Limitations of transferability of absolute cut‐points in non‐standardised assays

We read the paper of Matull et al1 on the biochemical markers of acute pancreatitis with much interest. We would, however, like to comment on some aspects that could be misleading.

First, absolute cut‐off points as part of diagnosis or risk prediction need to be employed with great care.2 This is especially true for enzyme assays such as alanine aminotransferase, aspartate aminotransferase, lactate dehydrogenase and amylase. For example, more than 200 methods of activity determination have been described for amylase.3 Amylase analytical methods vary with respect to the type of substrate and substrate concentration, use of auxiliary enzymes as well as assay conditions such as pH, temperature, incubation period and protein concentration.3,4

Accordingly, reference intervals are method dependent, and it could be confusing to imply that values such as 600 or 1000 U/l have certain clinical sensitivities and specificities1 without mentioning which analytical methods were employed, what the reference intervals were or that the figures will vary between laboratories owing to a lack in assay standardisation.2,4 Reference intervals for amylase range from 90–300 U/l (Phadebas, Magle AB, Lund, Sweden) through 25–115 U/l (Dimension RxL, Dade Behring, Milton Keynes, UK) to 22–89 U/l (Olympus, Clare, Ireland). Not surprisingly, there are large differences between different assays when results from external quality assessment schemes are examined. The difference between the intermethod reference ranges is so significant that they have been flagged up as a clinical governance issue in some hospitals when changing routine clinical chemistry analysers.

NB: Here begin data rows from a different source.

===== config.mk =====
export PLATFORM = sky130hd
export DESIGN_NAME = fetch_issue_unit
export DESIGN_NICKNAME = d
export VERILOG_FILES = /design/src/design/isa_pkg.sv /design/src/design/core_pkg.sv /design/src/design/fetch_issue_unit.sv
export SDC_FILE = /design/constraint.sdc
export NUM_CORES = 1
export LEC_CHECK = 0
export BUFFER_PORTS_ARGS = -buffer_cell sky130_fd_sc_hd__buf_2
export CAP_MARGIN = 20
export CELL_PAD_IN_SITES_DETAIL_PLACEMENT = 1
export CELL_PAD_IN_SITES_GLOBAL_PLACEMENT = 1
export CORE_AREA = 2 2 103 155
export DETAILED_ROUTE_END_ITERATION = 8
export DIE_AREA = 0 0 105 157
export PLACE_DENSITY_LB_ADDON = 0.15
export SETUP_SLACK_MARGIN = 0.5
export SKIP_LAST_GASP = 1
export SYNTH_ARGS = -nofsm -noshare
export SYNTH_HDL_FRONTEND = slang
export SYNTH_SLANG_ARGS = --single-unit

===== constraint.sdc =====
create_clock -name clk -period 4.7 [get_ports clk]
set_input_delay 0.94 -clock clk [delete_from_list [all_inputs] [get_ports clk]]
set_output_delay 0.94 -clock clk [all_outputs]
set_load 0.005 [all_outputs]
File: config.mk
export PLATFORM = sky130hd
export DESIGN_NAME = mem_access_top
export DESIGN_NICKNAME = d
export VERILOG_FILES = /design/src/verilog/mem_pkg.sv /design/src/verilog/reset_stretch.sv /design/src/verilog/addr_translate.sv /design/src/verilog/req_fifo.sv /design/src/verilog/wb_master.sv /design/src/verilog/mem_access_top.sv
export VERILOG_INCLUDE_DIRS = /design/src /design/src/verilog
export SDC_FILE = /design/constraint.sdc
export NUM_CORES = 1
export LEC_CHECK = 0
export ABC_AREA = 0
export BUFFER_PORTS_ARGS = -buffer_cell sky130_fd_sc_hd__buf_4
export CAP_MARGIN = 0
export CORE_MARGIN = 3
export CORE_UTILIZATION = 40
export CTS_BUF_LIST = sky130_fd_sc_hd__clkbuf_8
export DETAILED_ROUTE_END_ITERATION = 10
export HOLD_SLACK_MARGIN = 0.05
export PLACE_DENSITY_LB_ADDON = 0.15
export SYNTH_ARGS = -nofsm -noshare
export SYNTH_HDL_FRONTEND = slang
export SYNTH_SLANG_ARGS = --single-unit
File: constraint.sdc
create_clock -name aclk -period 6.9 [get_ports aclk]
set_clock_uncertainty 0.15 [all_clocks]
set_input_delay 2.07 -clock aclk [delete_from_list [all_inputs] [get_ports aclk]]
set_output_delay 2.07 -clock aclk [all_outputs]
set_load 0.02 [all_outputs]
File: src/verilog/mem_params.svh
`ifndef MEM_PARAMS_SVH
`define MEM_PARAMS_SVH

// Number of translated requests that can wait for the bus.
`define REQ_FIFO_DEPTH 4

// Cycles the internal reset stays low once the external reset is released.
`define RESET_STRETCH_CYCLES 16

// kuseg accesses land this far up in the physical map.
`define KUSEG_OFFSET 32'h4000_0000

`endif

File: src/verilog/mem_pkg.sv
`default_nettype none

package mem_pkg;

    typedef logic [31:0] word_t;

    // One enable bit per byte of a word.
    typedef logic [3:0] byte_sel_t;

    typedef enum logic [1:0] {
        SIZE_BYTE = 2'd0,
        SIZE_HALF = 2'd1,
        SIZE_WORD = 2'd2
    } access_size_t;

    typedef enum logic {
        WB_IDLE = 1'b0,
        WB_BUSY = 1'b1
    } wb_state_t;

endpackage

`default_nettype wire

File: src/verilog/reset_stretch.sv
`default_nettype none

`include "mem_params.svh"

module reset_stretch (
    input  logic aclk,
    input  logic aresetn,
    output logic core_resetn
);

    localparam int CNT_W = $clog2(`RESET_STRETCH_CYCLES + 1);

    logic [CNT_W-1:0] cnt;

    // The count starts on the first edge that sees aresetn high, so the
    // core comes out of reset exactly RESET_STRETCH_CYCLES edges later.
    always_ff @(posedge aclk) begin
        if (!aresetn) begin
            cnt         <= '0;
            core_resetn <= 1'b0;
        end else if (!core_resetn) begin
            if (cnt == CNT_W'(`RESET_STRETCH_CYCLES)) begin
                core_resetn <= 1'b1;
            end else begin
                cnt <= cnt + 1'b1;
            end
        end
    end

    // The core leaves reset only once aresetn has been high for the whole stretch.
    a_stretch_length : assert property (
        @(posedge aclk) $rose(core_resetn) |-> $past(aresetn, `RESET_STRETCH_CYCLES + 1)
    );

endmodule

`default_nettype wire

File: src/verilog/addr_translate.sv
`default_nettype none

`include "mem_params.svh"

module addr_translate
    import mem_pkg::*;
(
    input  logic         aclk,
    input  logic         core_resetn,

    input  logic         req_valid,
    input  logic         req_write,
    input  access_size_t req_size,
    input  logic         req_user,
    input  word_t        req_vaddr,
    input  word_t        req_wdata,
    output logic         req_ready,

    input  logic         fifo_ready,
    output logic         push,
    output logic         push_write,
    output word_t        push_addr,
    output word_t        push_data,
    output byte_sel_t    push_sel,

    output logic         addr_error,
    output word_t        err_vaddr
);

    logic  accept;
    logic  bad_access;
    word_t paddr;

    // Nothing is taken while the core is still held in reset.
    assign req_ready = fifo_ready & core_resetn;
    assign accept    = req_valid & req_ready;

    // Fixed MIPS segment map; kseg0 and kseg1 alias the low 512 MB.
    always_comb begin
        if (!req_vaddr[31]) begin
            paddr = req_vaddr + `KUSEG_OFFSET;
        end else if (req_vaddr[30] == 1'b0) begin
            paddr = {3'b000, req_vaddr[28:0]};
        end else begin
            paddr = req_vaddr;
        end
    end

    always_comb begin
        case (req_size)
            SIZE_BYTE: push_sel = byte_sel_t'(4'b0001 << req_vaddr[1:0]);
            SIZE_HALF: push_sel = req_vaddr[1] ? 4'b1100 : 4'b0011;
            SIZE_WORD: push_sel = 4'b1111;
            default:   push_sel = 4'b0000;
        endcase
    end

    // User mode may not touch the upper half, and halves and words must be aligned.
    assign bad_access = (req_user && req_vaddr[31])
                      || (req_size == SIZE_HALF && req_vaddr[0])
                      || (req_size == SIZE_WORD && req_vaddr[1:0] != 2'b00);

    assign push       = accept & ~bad_access;
    assign push_write = req_write;
    assign push_addr  = {paddr[31:2], 2'b00};
    assign push_data  = req_wdata << {req_vaddr[1:0], 3'b000};

    always_ff @(posedge aclk) begin
        if (!core_resetn) begin
            addr_error <= 1'b0;
        end else begin
            addr_error <= accept & bad_access;
        end
    end

    always_ff @(posedge aclk) begin
        if (accept && bad_access) begin
            err_vaddr <= req_vaddr;
        end
    end

    // A request must name one of the three access sizes.
    a_size_known : assert property (
        @(posedge aclk) disable iff (!core_resetn)
        req_valid |-> (req_size inside {SIZE_BYTE, SIZE_HALF, SIZE_WORD})
    );

endmodule

`default_nettype wire

File: src/verilog/req_fifo.sv
`default_nettype none

module req_fifo
    import mem_pkg::*;
#(
    parameter int DEPTH = 4
) (
    input  logic      aclk,
    input  logic      core_resetn,

    input  logic      push,
    input  logic      push_write,
    input  word_t     push_addr,
    input  word_t     push_data,
    input  byte_sel_t push_sel,
    output logic      fifo_ready,

    input  logic      pop,
    output logic      pop_valid,
    output logic      pop_write,
    output word_t     pop_addr,
    output word_t     pop_data,
    output byte_sel_t pop_sel
);

    localparam int PTR_W = (DEPTH > 1) ? $clog2(DEPTH) : 1;
    localparam int CNT_W = $clog2(DEPTH + 1);

    logic      mem_write [DEPTH];
    word_t     mem_addr  [DEPTH];
    word_t     mem_data  [DEPTH];
    byte_sel_t mem_sel   [DEPTH];

    logic [PTR_W-1:0] wr_ptr;
    logic [PTR_W-1:0] rd_ptr;
    logic [CNT_W-1:0] count;
    logic             full;

    assign full       = (count == CNT_W'(DEPTH));
    assign fifo_ready = ~full;
    assign pop_valid  = (count != '0);

    // The head is read straight from storage, so a full FIFO can take a
    // new entry into the slot that is popped in the same cycle.
    assign pop_write = mem_write[rd_ptr];
    assign pop_addr  = mem_addr[rd_ptr];
    assign pop_data  = mem_data[rd_ptr];
    assign pop_sel   = mem_sel[rd_ptr];

    always_ff @(posedge aclk) begin
        if (push) begin
            mem_write[wr_ptr] <= push_write;
            mem_addr[wr_ptr]  <= push_addr;
            mem_data[wr_ptr]  <= push_data;
            mem_sel[wr_ptr]   <= push_sel;
        end
    end

    always_ff @(posedge aclk) begin
        if (!core_resetn) begin
            wr_ptr <= '0;
            rd_ptr <= '0;
            count  <= '0;
        end else begin
            if (push) begin
                wr_ptr <= (wr_ptr == PTR_W'(DEPTH - 1)) ? '0 : wr_ptr + 1'b1;
            end
            if (pop) begin
                rd_ptr <= (rd_ptr == PTR_W'(DEPTH - 1)) ? '0 : rd_ptr + 1'b1;
            end
            case ({push, pop})
                2'b10:   count <= count + 1'b1;
                2'b01:   count <= count - 1'b1;
                default: count <= count;
            endcase
        end
    end

    a_no_overflow : assert property (
        @(posedge aclk) disable iff (!core_resetn)
        (push && full) |-> pop
    );

    a_no_underflow : assert property (
        @(posedge aclk) disable iff (!core_resetn)
        pop |-> pop_valid
    );

endmodule

`default_nettype wire

File: src/verilog/wb_master.sv
`default_nettype none

module wb_master
    import mem_pkg::*;
(
    input  logic      aclk,
    input  logic      core_resetn,

    input  logic      pop_valid,
    input  logic      pop_write,
    input  word_t     pop_addr,
    input  word_t     pop_data,
    input  byte_sel_t pop_sel,
    output logic      pop,

    output logic      wb_cyc,
    output logic      wb_stb,
    output logic      wb_we,
    output word_t     wb_adr,
    output word_t     wb_dat_w,
    output byte_sel_t wb_sel,
    input  word_t     wb_dat_r,
    input  logic      wb_ack,

    output logic      rsp_valid,
    output word_t     rsp_rdata
);

    wb_state_t state;

    // One classic transfer per bus cycle, so cyc and stb move together.
    assign wb_cyc = (state == WB_BUSY);
    assign wb_stb = (state == WB_BUSY);
    assign pop    = (state == WB_IDLE) && pop_valid;

    always_ff @(posedge aclk) begin
        if (!core_resetn) begin
            state     <= WB_IDLE;
            rsp_valid <= 1'b0;
        end else begin
            rsp_valid <= 1'b0;
            case (state)
                WB_IDLE: begin
                    if (pop_valid) begin
                        state <= WB_BUSY;
                    end
                end
                WB_BUSY: begin
                    if (wb_ack) begin
                        state     <= WB_IDLE;
                        rsp_valid <= ~wb_we;
                    end
                end
                default: state <= WB_IDLE;
            endcase
        end
    end

    // Request fields are captured as the entry leaves the FIFO.
    always_ff @(posedge aclk) begin
        if (pop) begin
            wb_we    <= pop_write;
            wb_adr   <= pop_addr;
            wb_dat_w <= pop_data;
            wb_sel   <= pop_sel;
        end
    end

    always_ff @(posedge aclk) begin
        if (wb_stb && wb_ack && !wb_we) begin
            rsp_rdata <= wb_dat_r;
        end
    end

    a_bus_stable : assert property (
        @(posedge aclk) disable iff (!core_resetn)
        (wb_stb && !wb_ack) |=> (wb_stb && wb_cyc && $stable({wb_we, wb_adr, wb_dat_w, wb_sel}))
    );

endmodule

`default_nettype wire

File: src/verilog/mem_access_top.sv
`default_nettype none

`include "mem_params.svh"

module mem_access_top
    import mem_pkg::*;
(
    input  logic         aclk,
    input  logic         aresetn,

    input  logic         req_valid,
    input  logic         req_write,
    input  access_size_t req_size,
    input  logic         req_user,
    input  word_t        req_vaddr,
    input  word_t        req_wdata,
    output logic         req_ready,

    output logic         addr_error,
    output word_t        err_vaddr,

    output logic         rsp_valid,
    output word_t        rsp_rdata,

    output logic         wb_cyc,
    output logic         wb_stb,
    output logic         wb_we,
    output word_t        wb_adr,
    output word_t        wb_dat_w,
    output byte_sel_t    wb_sel,
    input  word_t        wb_dat_r,
    input  logic         wb_ack
);

    logic      core_resetn;

    logic      push;
    logic      push_write;
    word_t     push_addr;
    word_t     push_data;
    byte_sel_t push_sel;
    logic      fifo_ready;

    logic      pop;
    logic      pop_valid;
    logic      pop_write;
    word_t     pop_addr;
    word_t     pop_data;
    byte_sel_t pop_sel;

    reset_stretch i_reset_stretch (
        .aclk        (aclk),
        .aresetn     (aresetn),
        .core_resetn (core_resetn)
    );

    addr_translate i_addr_translate (
        .aclk        (aclk),
        .core_resetn (core_resetn),
        .req_valid   (req_valid),
        .req_write   (req_write),
        .req_size    (req_size),
        .req_user    (req_user),
        .req_vaddr   (req_vaddr),
        .req_wdata   (req_wdata),
        .req_ready   (req_ready),
        .fifo_ready  (fifo_ready),
        .push        (push),
        .push_write  (push_write),
        .push_addr   (push_addr),
        .push_data   (push_data),
        .push_sel    (push_sel),
        .addr_error  (addr_error),
        .err_vaddr   (err_vaddr)
    );

    req_fifo #(
        .DEPTH (`REQ_FIFO_DEPTH)
    ) i_req_fifo (
        .aclk        (aclk),
        .core_resetn (core_resetn),
        .push        (push),
        .push_write  (push_write),
        .push_addr   (push_addr),
        .push_data   (push_data),
        .push_sel    (push_sel),
        .fifo_ready  (fifo_ready),
        .pop         (pop),
        .pop_valid   (pop_valid),
        .pop_write   (pop_write),
        .pop_addr    (pop_addr),
        .pop_data    (pop_data),
        .pop_sel     (pop_sel)
    );

    wb_master i_wb_master (
        .aclk        (aclk),
        .core_resetn (core_resetn),
        .pop_valid   (pop_valid),
        .pop_write   (pop_write),
        .pop_addr    (pop_addr),
        .pop_data    (pop_data),
        .pop_sel     (pop_sel),
        .pop         (pop),
        .wb_cyc      (wb_cyc),
        .wb_stb      (wb_stb),
        .wb_we       (wb_we),
        .wb_adr      (wb_adr),
        .wb_dat_w    (wb_dat_w),
        .wb_sel      (wb_sel),
        .wb_dat_r    (wb_dat_r),
        .wb_ack      (wb_ack),
        .rsp_valid   (rsp_valid),
        .rsp_rdata   (rsp_rdata)
    );

endmodule

`default_nettype wire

The second, unrelated, aspect on which we wished to comment relates to interferences. Significant increase in serum triglyceride concentrations is a recognised interferent in some assays; however, it is unlikely to be an interferent or a competitive interferent in all 220+ amylase assays3,4,5 due to the inherent differences in assay formulation. Most modern amylase assays are not subject to such problems when the triglyceride concentration is <10 mmol/l.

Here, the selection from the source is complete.